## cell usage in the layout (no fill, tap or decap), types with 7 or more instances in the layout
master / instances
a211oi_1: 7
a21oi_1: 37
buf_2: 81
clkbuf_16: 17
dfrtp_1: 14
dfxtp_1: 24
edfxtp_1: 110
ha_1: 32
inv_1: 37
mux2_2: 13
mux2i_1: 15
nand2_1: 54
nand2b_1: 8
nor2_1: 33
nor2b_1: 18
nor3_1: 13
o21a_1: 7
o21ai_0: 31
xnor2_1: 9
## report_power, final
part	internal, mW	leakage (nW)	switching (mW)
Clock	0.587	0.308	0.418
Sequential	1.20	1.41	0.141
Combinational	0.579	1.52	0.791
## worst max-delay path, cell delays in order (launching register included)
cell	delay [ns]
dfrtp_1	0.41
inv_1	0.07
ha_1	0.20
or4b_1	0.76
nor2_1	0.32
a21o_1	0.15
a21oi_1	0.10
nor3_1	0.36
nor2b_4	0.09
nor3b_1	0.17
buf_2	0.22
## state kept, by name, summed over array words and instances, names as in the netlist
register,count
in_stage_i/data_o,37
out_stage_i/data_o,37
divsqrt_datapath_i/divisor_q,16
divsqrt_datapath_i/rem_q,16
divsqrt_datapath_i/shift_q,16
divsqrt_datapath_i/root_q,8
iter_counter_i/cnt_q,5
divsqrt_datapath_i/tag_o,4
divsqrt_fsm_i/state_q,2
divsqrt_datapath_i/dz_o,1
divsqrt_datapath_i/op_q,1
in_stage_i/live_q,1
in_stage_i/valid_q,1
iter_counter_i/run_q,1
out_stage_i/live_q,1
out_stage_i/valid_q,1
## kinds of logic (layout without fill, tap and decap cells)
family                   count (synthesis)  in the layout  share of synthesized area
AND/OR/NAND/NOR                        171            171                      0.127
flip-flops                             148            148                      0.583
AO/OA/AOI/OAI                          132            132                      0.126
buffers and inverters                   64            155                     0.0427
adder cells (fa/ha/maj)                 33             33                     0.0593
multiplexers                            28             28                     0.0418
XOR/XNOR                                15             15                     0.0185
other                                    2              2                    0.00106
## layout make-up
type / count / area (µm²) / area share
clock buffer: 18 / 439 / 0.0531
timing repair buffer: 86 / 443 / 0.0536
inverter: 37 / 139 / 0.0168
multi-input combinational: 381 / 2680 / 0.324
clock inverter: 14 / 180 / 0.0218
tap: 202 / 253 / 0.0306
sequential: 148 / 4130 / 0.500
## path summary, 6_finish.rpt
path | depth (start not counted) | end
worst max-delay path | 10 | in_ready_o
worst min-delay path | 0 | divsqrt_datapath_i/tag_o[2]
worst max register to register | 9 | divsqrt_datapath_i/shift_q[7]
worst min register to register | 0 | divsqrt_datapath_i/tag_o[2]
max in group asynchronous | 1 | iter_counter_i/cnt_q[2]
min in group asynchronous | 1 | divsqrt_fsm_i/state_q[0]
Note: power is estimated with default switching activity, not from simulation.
## src/pong_cfg.svh

```systemverilog
`ifndef PONG_CFG_SVH
`define PONG_CFG_SVH

// playfield limits
`define PONG_X_MAX        639
`define PONG_Y_MAX        479
`define PONG_X_START      320     // serve point
`define PONG_Y_START      240
`define PONG_PADDLE_X     16      // paddle column

// solo defaults
`define PONG_DEF_SPEED    4
`define PONG_DEF_GRAVITY  1

// link register map, one word apart
`define PONG_ADDR_Y0      8'h00
`define PONG_ADDR_Y1      8'h04
`define PONG_ADDR_VY      8'h08
`define PONG_ADDR_GRAVITY 8'h0C
`define PONG_ADDR_SPEED   8'h10
`define PONG_ADDR_WIN     8'h14
`define PONG_ADDR_GO      8'h18

`endif

```

## src/pong_pkg.sv

```systemverilog
`default_nettype none

package pong_pkg;

    typedef logic        [9:0] coord_t;   // screen coordinate
    typedef logic signed [7:0] vel_t;     // vertical velocity
    typedef logic        [7:0] grav_t;
    typedef logic        [7:0] speed_t;   // x step per frame

    // --------------------------------------------------
    // ball state, 31 bits
    typedef struct packed {
        coord_t     x;
        coord_t     y;
        vel_t       vy;
        logic       moving_left;
        logic [1:0] gravity_counter;
    } ball_state_t;

    typedef struct packed {
        logic        psel;
        logic        penable;
        logic        pwrite;
        logic [7:0]  paddr;
        logic [31:0] pwdata;
    } apb_req_t;

    // register content seen by the duel controller
    typedef struct packed {
        coord_t y;
        vel_t   vy;
        grav_t  gravity;
        speed_t speed;
        logic   win_flag;
        logic   arrive;       // one cycle after a GO write
    } link_cfg_t;

    // --------------------------------------------------
    typedef enum logic [1:0] {
        S_IDLE,
        S_PLAY,
        S_OVER
    } solo_state_e;

    typedef enum logic [2:0] {
        D_IDLE,
        D_HOLD,    // departing ball on the link
        D_PLAY,
        D_AWAY,
        D_WIN,
        D_LOSE
    } duel_state_e;

endpackage

`default_nettype wire

```

## src/ball_motion.sv

```systemverilog
`default_nettype none
`include "pong_cfg.svh"

module ball_motion (
    input  wire                        clk_25MHZ,
    input  wire                        arst_n,
    input  wire                        step,
    input  wire                        load,
    input  wire pong_pkg::ball_state_t load_state,
    input  wire                        reverse_x,
    input  wire pong_pkg::speed_t      speed,
    input  wire pong_pkg::grav_t       gravity,
    output pong_pkg::ball_state_t      ball
);

    logic signed [9:0]  vy_sum;
    pong_pkg::vel_t     vy_grav;
    pong_pkg::vel_t     vy_next;
    logic signed [11:0] y_sum;
    pong_pkg::coord_t   y_next;
    logic               left_next;
    logic [10:0]        x_sum;
    pong_pkg::coord_t   x_next;

    // --------------------------------------------------
    // next state
    always_comb begin
        vy_sum = {{2{ball.vy[7]}}, ball.vy} + {2'b00, gravity};
        if (ball.gravity_counter != 2'd3) begin
            vy_grav = ball.vy;                  // no gravity this frame
        end else if (vy_sum > 10'sd127) begin
            vy_grav = 8'sd127;
        end else if (vy_sum < -10'sd127) begin
            vy_grav = -8'sd127;
        end else begin
            vy_grav = vy_sum[7:0];
        end

        // top and bottom walls
        y_sum = {2'b00, ball.y} + {{4{vy_grav[7]}}, vy_grav};
        if (y_sum < 0) begin
            y_next  = '0;
            vy_next = -vy_grav;
        end else if (y_sum > `PONG_Y_MAX) begin
            y_next  = 10'(`PONG_Y_MAX);
            vy_next = -vy_grav;
        end else begin
            y_next  = y_sum[9:0];
            vy_next = vy_grav;
        end

        left_next = ball.moving_left ^ reverse_x;   // flip before the move
        x_sum     = {1'b0, ball.x} + 11'(speed);
        if (left_next) begin
            x_next = (ball.x > 10'(speed)) ? ball.x - 10'(speed) : '0;
        end else if (x_sum > `PONG_X_MAX) begin
            x_next = 10'(`PONG_X_MAX);
        end else begin
            x_next = x_sum[9:0];
        end
    end

    always_ff @(posedge clk_25MHZ or negedge arst_n) begin
        if (!arst_n) begin
            ball.x               <= 10'(`PONG_X_START);
            ball.y               <= 10'(`PONG_Y_START);
            ball.vy              <= '0;
            ball.moving_left     <= 1'b1;
            ball.gravity_counter <= 2'd0;
        end else if (load) begin
            ball <= load_state;
        end else if (step) begin
            ball.x               <= x_next;
            ball.y               <= y_next;
            ball.vy              <= vy_next;
            ball.moving_left     <= left_next;
            ball.gravity_counter <= ball.gravity_counter + 2'd1;
        end else if (reverse_x) begin
            ball.moving_left <= ~ball.moving_left;
        end
    end

endmodule

`default_nettype wire

```

## src/game_solo_ctrl.sv

```systemverilog
`default_nettype none
`include "pong_cfg.svh"

module game_solo_ctrl (
    input  wire                   clk_25MHZ,
    input  wire                   arst_n,
    input  wire                   frame_tick,
    input  wire                   game_start,
    input  wire                   collision_detected,
    output pong_pkg::ball_state_t ball,
    output logic                  game_over,
    output logic                  is_collusion
);

    pong_pkg::solo_state_e state;
    pong_pkg::ball_state_t serve;
    logic                  at_right;
    logic                  at_paddle;
    logic                  play_tick;
    logic                  miss;
    logic                  step;
    logic                  load;
    logic                  reverse_x;

    assign serve = '{x: 10'(`PONG_X_START), y: 10'(`PONG_Y_START), vy: '0,
                     moving_left: 1'b1, gravity_counter: 2'd0};

    // edge decisions on the registered ball
    assign at_right  = !ball.moving_left && (ball.x >= `PONG_X_MAX);
    assign at_paddle = ball.moving_left && (ball.x <= `PONG_PADDLE_X);
    assign play_tick = (state == pong_pkg::S_PLAY) && frame_tick;
    assign miss      = play_tick && at_paddle && !collision_detected;
    assign load      = game_start && (state != pong_pkg::S_PLAY);
    assign step      = play_tick && !miss;
    assign reverse_x = play_tick && (at_right || (at_paddle && collision_detected));
    assign game_over = (state == pong_pkg::S_OVER);

    always_ff @(posedge clk_25MHZ or negedge arst_n) begin
        if (!arst_n) begin
            state        <= pong_pkg::S_IDLE;
            is_collusion <= 1'b0;
        end else begin
            is_collusion <= play_tick && at_paddle && collision_detected;
            case (state)
                pong_pkg::S_IDLE,
                pong_pkg::S_OVER: if (game_start) state <= pong_pkg::S_PLAY;
                pong_pkg::S_PLAY: if (miss) state <= pong_pkg::S_OVER;
                default:          state <= pong_pkg::S_IDLE;
            endcase
        end
    end

    ball_motion u_ball_motion (
        .clk_25MHZ (clk_25MHZ),
        .arst_n    (arst_n),
        .step      (step),
        .load      (load),
        .load_state(serve),
        .reverse_x (reverse_x),
        .speed     (pong_pkg::speed_t'(`PONG_DEF_SPEED)),
        .gravity   (pong_pkg::grav_t'(`PONG_DEF_GRAVITY)),
        .ball      (ball)
    );

endmodule

`default_nettype wire

```

## src/game_duel_ctrl.sv

```systemverilog
`default_nettype none
`include "pong_cfg.svh"

module game_duel_ctrl (
    input  wire                        clk_25MHZ,
    input  wire                        arst_n,
    input  wire                        frame_tick,
    input  wire                        game_start,
    input  wire                        collision_detected,
    input  wire pong_pkg::link_cfg_t   link,
    output pong_pkg::ball_state_t      ball,
    output logic                       game_over,
    output logic                       ball_send_trigger,
    output logic                       is_collusion,
    output logic                       is_you_win,
    output logic                       is_lose,
    output logic                       is_idle
);

    pong_pkg::duel_state_e state;
    pong_pkg::ball_state_t serve;
    pong_pkg::ball_state_t catch_ball;
    logic                  can_serve;
    logic                  at_right;
    logic                  at_paddle;
    logic                  play_tick;
    logic                  miss;
    logic                  step;
    logic                  load;
    logic                  reverse_x;

    assign serve      = '{x: 10'(`PONG_X_START), y: 10'(`PONG_Y_START), vy: '0,
                          moving_left: 1'b1, gravity_counter: 2'd0};
    assign catch_ball = '{x: 10'(`PONG_X_MAX), y: link.y, vy: link.vy,
                          moving_left: 1'b1, gravity_counter: 2'd0};   // enters at right edge

    assign can_serve = (state == pong_pkg::D_IDLE) || (state == pong_pkg::D_WIN)
                    || (state == pong_pkg::D_LOSE);
    assign at_right  = !ball.moving_left && (ball.x >= `PONG_X_MAX);
    assign at_paddle = ball.moving_left && (ball.x <= `PONG_PADDLE_X);
    assign play_tick = (state == pong_pkg::D_PLAY) && frame_tick;
    assign miss      = play_tick && at_paddle && !collision_detected;

    // ball freezes while it leaves or after a miss
    assign step      = play_tick && !miss && !at_right;
    assign reverse_x = play_tick && at_paddle && collision_detected;
    assign load      = (game_start && can_serve) || ((state == pong_pkg::D_AWAY) && link.arrive);

    // --------------------------------------------------
    // status decode
    assign ball_send_trigger = (state == pong_pkg::D_HOLD);
    assign is_idle    = (state == pong_pkg::D_IDLE) || (state == pong_pkg::D_AWAY);
    assign is_you_win = (state == pong_pkg::D_WIN);
    assign is_lose    = (state == pong_pkg::D_LOSE);
    assign game_over  = is_lose;

    always_ff @(posedge clk_25MHZ or negedge arst_n) begin
        if (!arst_n) begin
            state        <= pong_pkg::D_IDLE;
            is_collusion <= 1'b0;
        end else begin
            is_collusion <= reverse_x;
            case (state)
                pong_pkg::D_IDLE,
                pong_pkg::D_WIN,
                pong_pkg::D_LOSE: if (game_start) state <= pong_pkg::D_PLAY;
                pong_pkg::D_PLAY: begin
                    if (miss) state <= pong_pkg::D_LOSE;
                    else if (play_tick && at_right) state <= pong_pkg::D_HOLD;
                end
                pong_pkg::D_HOLD: state <= pong_pkg::D_AWAY;   // one-cycle send
                pong_pkg::D_AWAY: begin
                    if (link.arrive) state <= pong_pkg::D_PLAY;
                    else if (link.win_flag) state <= pong_pkg::D_WIN;
                end
                default: state <= pong_pkg::D_IDLE;
            endcase
        end
    end

    ball_motion u_ball_motion (
        .clk_25MHZ (clk_25MHZ),
        .arst_n    (arst_n),
        .step      (step),
        .load      (load),
        .load_state(can_serve ? serve : catch_ball),
        .reverse_x (reverse_x),
        .speed     (link.speed),
        .gravity   (link.gravity),
        .ball      (ball)
    );

endmodule

`default_nettype wire

```

## src/ball_link_regs.sv

```systemverilog
`default_nettype none
`include "pong_cfg.svh"

module ball_link_regs (
    input  wire                      clk_25MHZ,
    input  wire                      arst_n,
    input  wire pong_pkg::apb_req_t  apb,
    output logic [31:0]              prdata,
    output pong_pkg::link_cfg_t      link
);

    logic [7:0] y0_q;
    logic [7:0] y1_q;
    logic [7:0] vy_q;
    logic [7:0] grav_q;
    logic [7:0] speed_q;
    logic [7:0] win_q;
    logic       arrive_q;
    logic       wr_en;

    assign wr_en = apb.psel && apb.penable && apb.pwrite;   // access phase

    always_ff @(posedge clk_25MHZ or negedge arst_n) begin
        if (!arst_n) begin
            y0_q     <= '0;
            y1_q     <= '0;
            vy_q     <= '0;
            grav_q   <= 8'(`PONG_DEF_GRAVITY);
            speed_q  <= 8'(`PONG_DEF_SPEED);
            win_q    <= '0;
            arrive_q <= 1'b0;
        end else begin
            arrive_q <= wr_en && (apb.paddr == `PONG_ADDR_GO);
            if (wr_en) begin
                case (apb.paddr)
                    `PONG_ADDR_Y0:      y0_q    <= apb.pwdata[7:0];
                    `PONG_ADDR_Y1:      y1_q    <= apb.pwdata[7:0];
                    `PONG_ADDR_VY:      vy_q    <= apb.pwdata[7:0];
                    `PONG_ADDR_GRAVITY: grav_q  <= apb.pwdata[7:0];
                    `PONG_ADDR_SPEED:   speed_q <= apb.pwdata[7:0];
                    `PONG_ADDR_WIN:     win_q   <= apb.pwdata[7:0];
                    default: ;
                endcase
            end
        end
    end

    // --------------------------------------------------
    // read mux, GO and holes read 0
    always_comb begin
        prdata = '0;
        if (apb.psel && !apb.pwrite) begin
            case (apb.paddr)
                `PONG_ADDR_Y0:      prdata[7:0] = y0_q;
                `PONG_ADDR_Y1:      prdata[7:0] = y1_q;
                `PONG_ADDR_VY:      prdata[7:0] = vy_q;
                `PONG_ADDR_GRAVITY: prdata[7:0] = grav_q;
                `PONG_ADDR_SPEED:   prdata[7:0] = speed_q;
                `PONG_ADDR_WIN:     prdata[7:0] = win_q;
                default:            prdata      = '0;
            endcase
        end
    end

    assign link = '{y: {y1_q[1:0], y0_q}, vy: pong_pkg::vel_t'(vy_q), gravity: grav_q,
                    speed: speed_q, win_flag: win_q[0], arrive: arrive_q};

endmodule

`default_nettype wire

```

## src/top_game_controller.sv

```systemverilog
`default_nettype none

module top_game_controller (
    input  wire                     clk_25MHZ,
    input  wire                     arst_n,
    input  wire                     sw,            // 0 solo, 1 duel
    input  wire                     frame_tick,
    input  wire                     game_start,
    input  wire                     collision_detected,
    input  wire pong_pkg::apb_req_t apb,
    output logic [31:0]             prdata,
    output pong_pkg::coord_t        ball_x_out,
    output pong_pkg::coord_t        ball_y_out,
    output logic                    is_ball_moving_left,
    output logic                    is_ball_moving_right,
    output logic                    game_over,
    output logic                    ball_send_trigger,
    output pong_pkg::vel_t          ball_vy,
    output logic [1:0]              gravity_counter,
    output logic                    is_collusion,
    output logic                    is_you_win,
    output logic                    is_idle,
    output logic                    is_lose
);

    pong_pkg::ball_state_t ball_solo;
    pong_pkg::ball_state_t ball_duel;
    pong_pkg::ball_state_t ball_sel;
    pong_pkg::link_cfg_t   link;
    logic                  game_over_solo;
    logic                  game_over_duel;
    logic                  collusion_solo;
    logic                  collusion_duel;

    // --------------------------------------------------
    // mode mux
    assign ball_sel     = sw ? ball_duel : ball_solo;
    assign game_over    = sw ? game_over_duel : game_over_solo;
    assign is_collusion = sw ? collusion_duel : collusion_solo;

    assign ball_x_out           = ball_sel.x;
    assign ball_y_out           = ball_sel.y;
    assign ball_vy              = ball_sel.vy;
    assign gravity_counter      = ball_sel.gravity_counter;
    assign is_ball_moving_left  = ball_sel.moving_left;
    assign is_ball_moving_right = !ball_sel.moving_left && !(sw && is_idle);  // not while away

    game_solo_ctrl u_game_solo_ctrl (
        .clk_25MHZ         (clk_25MHZ),
        .arst_n            (arst_n),
        .frame_tick        (frame_tick),
        .game_start        (game_start),
        .collision_detected(collision_detected),
        .ball              (ball_solo),
        .game_over         (game_over_solo),
        .is_collusion      (collusion_solo)
    );

    game_duel_ctrl u_game_duel_ctrl (
        .clk_25MHZ         (clk_25MHZ),
        .arst_n            (arst_n),
        .frame_tick        (frame_tick),
        .game_start        (game_start),
        .collision_detected(collision_detected),
        .link              (link),
        .ball              (ball_duel),
        .game_over         (game_over_duel),
        .ball_send_trigger (ball_send_trigger),
        .is_collusion      (collusion_duel),
        .is_you_win        (is_you_win),
        .is_lose           (is_lose),
        .is_idle           (is_idle)
    );

    ball_link_regs u_ball_link_regs (
        .clk_25MHZ(clk_25MHZ),
        .arst_n   (arst_n),
        .apb      (apb),
        .prdata   (prdata),
        .link     (link)
    );

endmodule

`default_nettype wire

```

Goal of the exercise:
The answer must consist of each line in the entries above that includes "worst".

Solution:
## worst max-delay path, cell delays in order (launching register included)
worst max-delay path | 10 | in_ready_o
worst min-delay path | 0 | divsqrt_datapath_i/tag_o[2]
worst max register to register | 9 | divsqrt_datapath_i/shift_q[7]
worst min register to register | 0 | divsqrt_datapath_i/tag_o[2]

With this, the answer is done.